No Covariance Prior Required: CAF only needs to know the upper bound of the number of malicious workers, without requiring assumptions on the statistical properties of honest inputs.
Fine-grained Collusion Analysis: The parameter \(q\) in Theorem 4.1 allows precise control over scenarios with \(0\) to \(f\) colluding malicious actors.
Graceful Degradation: If shared randomness is unavailable, setting \(\sigma_{\text{cor}}=0\) naturally falls back to LDP while maintaining SOTA performance.

Limitations & Future Work¶

Communication Cost: Seed exchange requires \(O(n^2)\) pairwise communications. Although this is a one-time process with a small payload, it may still present a bottleneck for large-scale systems.
Optimality of SecLDP Unknown: The paper poses "What is the optimal utility under SecLDP? Does CafCor achieve it?" as an open question.
Privacy Budget Allocation: The settings of \(\sigma_{\text{ind}}\) and \(\sigma_{\text{cor}}\) rely on assumptions about cell collusion status, which can be difficult to determine in practice.
Simple Datasets: Experiments are conducted on MNIST/Fashion-MNIST, with no validation on more complex datasets (e.g., CIFAR-10 or NLP tasks).
\(2f\) Iterations in CAF: Although running in polynomial time, it still incurs overhead when \(f\) is large.
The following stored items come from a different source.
===== src/rtl/esp_uart_tx_if.sv =====
// esp_uart_tx_if: CPU-side write and status bundle for the ESP32 UART transmitter
interface esp_uart_tx_if;
  logic [7:0] wr_data;
  logic       wr_en;
  logic       ovf_clr;
  logic       break_req;
  logic       fifo_full;
  logic [4:0] fifo_count;
  logic       overflow;
  logic       tx_busy;
  modport master (
    output wr_data, wr_en, ovf_clr, break_req,
    input  fifo_full, fifo_count, overflow, tx_busy
  );
  modport slave (
    input  wr_data, wr_en, ovf_clr, break_req,
    output fifo_full, fifo_count, overflow, tx_busy
  );
endinterface


===== src/rtl/esp_uart_tx.sv =====
// esp_uart_tx: 16-byte FIFO feeding an 8N1 serializer with CTS gating; define ESP_UART_TX_BREAK_EN for break/mark support
module esp_uart_tx #(
  parameter int CLKS_PER_BIT = 16
) (
  input  logic         clk,
  input  logic         reset,
  esp_uart_tx_if.slave bus,
  input  logic         esp_cts,
  output logic         esp_tx
);
  localparam logic [15:0] RELOAD = 16'(CLKS_PER_BIT - 1);
  typedef enum logic [2:0] {
    IDLE, START, DATA, STOP
`ifdef ESP_UART_TX_BREAK_EN
    , BREAK, MARK
`endif
  } state_t;
  state_t      state;
  logic [7:0]  mem [16];
  logic [3:0]  wp, rp;
  logic [4:0]  count;
  logic        ovf, cts_m, cts_s;
  logic [15:0] timer;
  logic [2:0]  bit_cnt;
  logic [7:0]  sh;
  logic        full, wr, decide, go, pop, brk;
  assign full = count[4];
  assign wr   = bus.wr_en && !full;
  assign go   = count != 5'd0 && cts_s && !brk;
  assign pop  = decide && go;
`ifdef ESP_UART_TX_BREAK_EN
  assign brk    = bus.break_req;
  assign decide = state == IDLE || (timer == 16'd0 && (state == STOP || state == MARK));
`else
  logic unused_break;
  assign unused_break = bus.break_req;
  assign brk    = 1'b0;
  assign decide = state == IDLE || (timer == 16'd0 && state == STOP);
`endif
  assign bus.fifo_full  = full;
  assign bus.fifo_count = count;
  assign bus.overflow   = ovf;
  assign bus.tx_busy    = state != IDLE || count != 5'd0;
  // two-flop synchronizer for the asynchronous CTS pin
  always_ff @(posedge clk)
    if (reset) begin
      cts_m <= 1'b0;
      cts_s <= 1'b0;
    end else begin
      cts_m <= esp_cts;
      cts_s <= cts_m;
    end
  // FIFO storage, pointers, occupancy and sticky overflow (set wins over clear)
  always_ff @(posedge clk)
    if (reset) begin
      wp    <= 4'd0;
      rp    <= 4'd0;
      count <= 5'd0;
      ovf   <= 1'b0;
    end else begin
      if (wr) begin
        mem[wp] <= bus.wr_data;
        wp      <= wp + 4'd1;
      end
      if (pop) rp <= rp + 4'd1;
      count <= count + {4'd0, wr} - {4'd0, pop};
      ovf   <= (bus.wr_en && full) || (ovf && !bus.ovf_clr);
    end
  // frame sequencer; the idle decision also runs on the last stop/mark clock so frames abut
  always_ff @(posedge clk)
    if (reset) begin
      state   <= IDLE;
      esp_tx  <= 1'b1;
      timer   <= 16'd0;
      bit_cnt <= 3'd0;
      sh      <= 8'd0;
    end else if (decide) begin
`ifdef ESP_UART_TX_BREAK_EN
      if (brk) begin
        state  <= BREAK;
        esp_tx <= 1'b0;
      end else
`endif
      if (go) begin
        state  <= START;
        esp_tx <= 1'b0;
        sh     <= mem[rp];
        timer  <= RELOAD;
      end else begin
        state  <= IDLE;
        esp_tx <= 1'b1;
      end
    end else begin
      case (state)
        START:
          if (timer != 16'd0) timer <= timer - 16'd1;
          else begin
            state   <= DATA;
            esp_tx  <= sh[0];
            sh      <= sh >> 1;
            bit_cnt <= 3'd0;
            timer   <= RELOAD;
          end
        DATA:
          if (timer != 16'd0) timer <= timer - 16'd1;
          else if (bit_cnt == 3'd7) begin
            state  <= STOP;
            esp_tx <= 1'b1;
            timer  <= RELOAD;
          end else begin
            bit_cnt <= bit_cnt + 3'd1;
            esp_tx  <= sh[0];
            sh      <= sh >> 1;
            timer   <= RELOAD;
          end
`ifdef ESP_UART_TX_BREAK_EN
        BREAK:
          if (!brk) begin
            state  <= MARK;
            esp_tx <= 1'b1;
            timer  <= RELOAD;
          end
`endif
        default: timer <= timer - 16'd1;
      endcase
    end
endmodule


===== src/flat_wrapper.sv =====
// flat-port wrapper written by rule: the top's interface ports become plain ports
module esp_uart_tx_flat 
#(
  parameter int CLKS_PER_BIT = 16
)
  (clk, reset, esp_cts, esp_tx, bus_wr_data, bus_wr_en, bus_ovf_clr, bus_break_req, bus_fifo_full, bus_fifo_count, bus_overflow, bus_tx_busy);
  esp_uart_tx_if bus_i ();
  input  logic clk;
  input  logic reset;
  input  logic esp_cts;
  output logic esp_tx;
  input wire logic [$bits(bus_i.wr_data)-1:0] bus_wr_data;
  input wire logic [$bits(bus_i.wr_en)-1:0] bus_wr_en;
  input wire logic [$bits(bus_i.ovf_clr)-1:0] bus_ovf_clr;
  input wire logic [$bits(bus_i.break_req)-1:0] bus_break_req;
  output wire logic [$bits(bus_i.fifo_full)-1:0] bus_fifo_full;
  output wire logic [$bits(bus_i.fifo_count)-1:0] bus_fifo_count;
  output wire logic [$bits(bus_i.overflow)-1:0] bus_overflow;
  output wire logic [$bits(bus_i.tx_busy)-1:0] bus_tx_busy;
  assign bus_i.wr_data = bus_wr_data;
  assign bus_i.wr_en = bus_wr_en;
  assign bus_i.ovf_clr = bus_ovf_clr;
  assign bus_i.break_req = bus_break_req;
  assign bus_fifo_full = bus_i.fifo_full;
  assign bus_fifo_count = bus_i.fifo_count;
  assign bus_overflow = bus_i.overflow;
  assign bus_tx_busy = bus_i.tx_busy;
  esp_uart_tx #(.CLKS_PER_BIT(CLKS_PER_BIT)) u_core (.clk(clk), .reset(reset), .bus(bus_i), .esp_cts(esp_cts), .esp_tx(esp_tx));
endmodule

===== config.mk =====
export PLATFORM = sky130hd
export DESIGN_NAME = esp_uart_tx_flat
export DESIGN_NICKNAME = d
export VERILOG_FILES = /design/src/rtl/esp_uart_tx_if.sv /design/src/rtl/esp_uart_tx.sv /design/src/flat_wrapper.sv
export SDC_FILE = /design/constraint.sdc
export NUM_CORES = 1
export LEC_CHECK = 0
export BUFFER_PORTS_ARGS = -buffer_cell sky130_fd_sc_hd__buf_2
export CAP_MARGIN = 20
export CELL_PAD_IN_SITES_DETAIL_PLACEMENT = 0
export CELL_PAD_IN_SITES_GLOBAL_PLACEMENT = 2
export CORE_ASPECT_RATIO = 1.4
export CORE_MARGIN = 5
export CORE_UTILIZATION = 41
export CTS_CLUSTER_SIZE = 14
export DETAILED_ROUTE_END_ITERATION = 8
export PLACE_DENSITY = 0.79
export SLEW_MARGIN = 20
export SYNTH_ARGS = -nofsm -noshare
export SYNTH_HDL_FRONTEND = slang
export SYNTH_SLANG_ARGS = --single-unit

===== constraint.sdc =====
create_clock -name clk -period 3.4 [get_ports clk]
set_clock_uncertainty 0.05 [all_clocks]
set_input_delay 0.51 -clock clk [delete_from_list [all_inputs] [get_ports clk]]
set_output_delay 0.51 -clock clk [all_outputs]
set_load 0.02 [all_outputs]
Three-way Trade-off in LDP + Robustness [Allouah et al., 2023c]: Proved a fundamental trade-off among privacy, robustness, and utility under LDP. This work breaks through this limitation.
Centralized Robust Mean Estimation [Hopkins et al., 2022; Liu et al., 2021]: Achieved near-optimal error bounds under CDP.
Correlated Noise Schemes [Sabater et al., 2022; Allouah et al., 2024]: Prior works did not provide utility guarantees under adversarial settings.
SMEA Aggregation [Allouah et al., 2023c]: Satisfies the same high-dimensional robust criterion but has exponential computational complexity. CAF serves as its polynomial-time alternative.
Provides a new paradigm for research that simultaneously addresses privacy and robustness in federated learning.

Rating¶

Novelty: ⭐⭐⭐⭐⭐ — The combination of correlated noise and robust aggregation is unique, and the SecLDP model is pioneering.
Experimental Thoroughness: ⭐⭐⭐⭐ — Comprehensive comparison across multiple attack types, threat models, and aggregation methods.
Writing Quality: ⭐⭐⭐⭐ — Rigorous theory and clear experimental details.
Value: ⭐⭐⭐⭐⭐ — Addresses the core pain points of privacy and robustness in federated learning.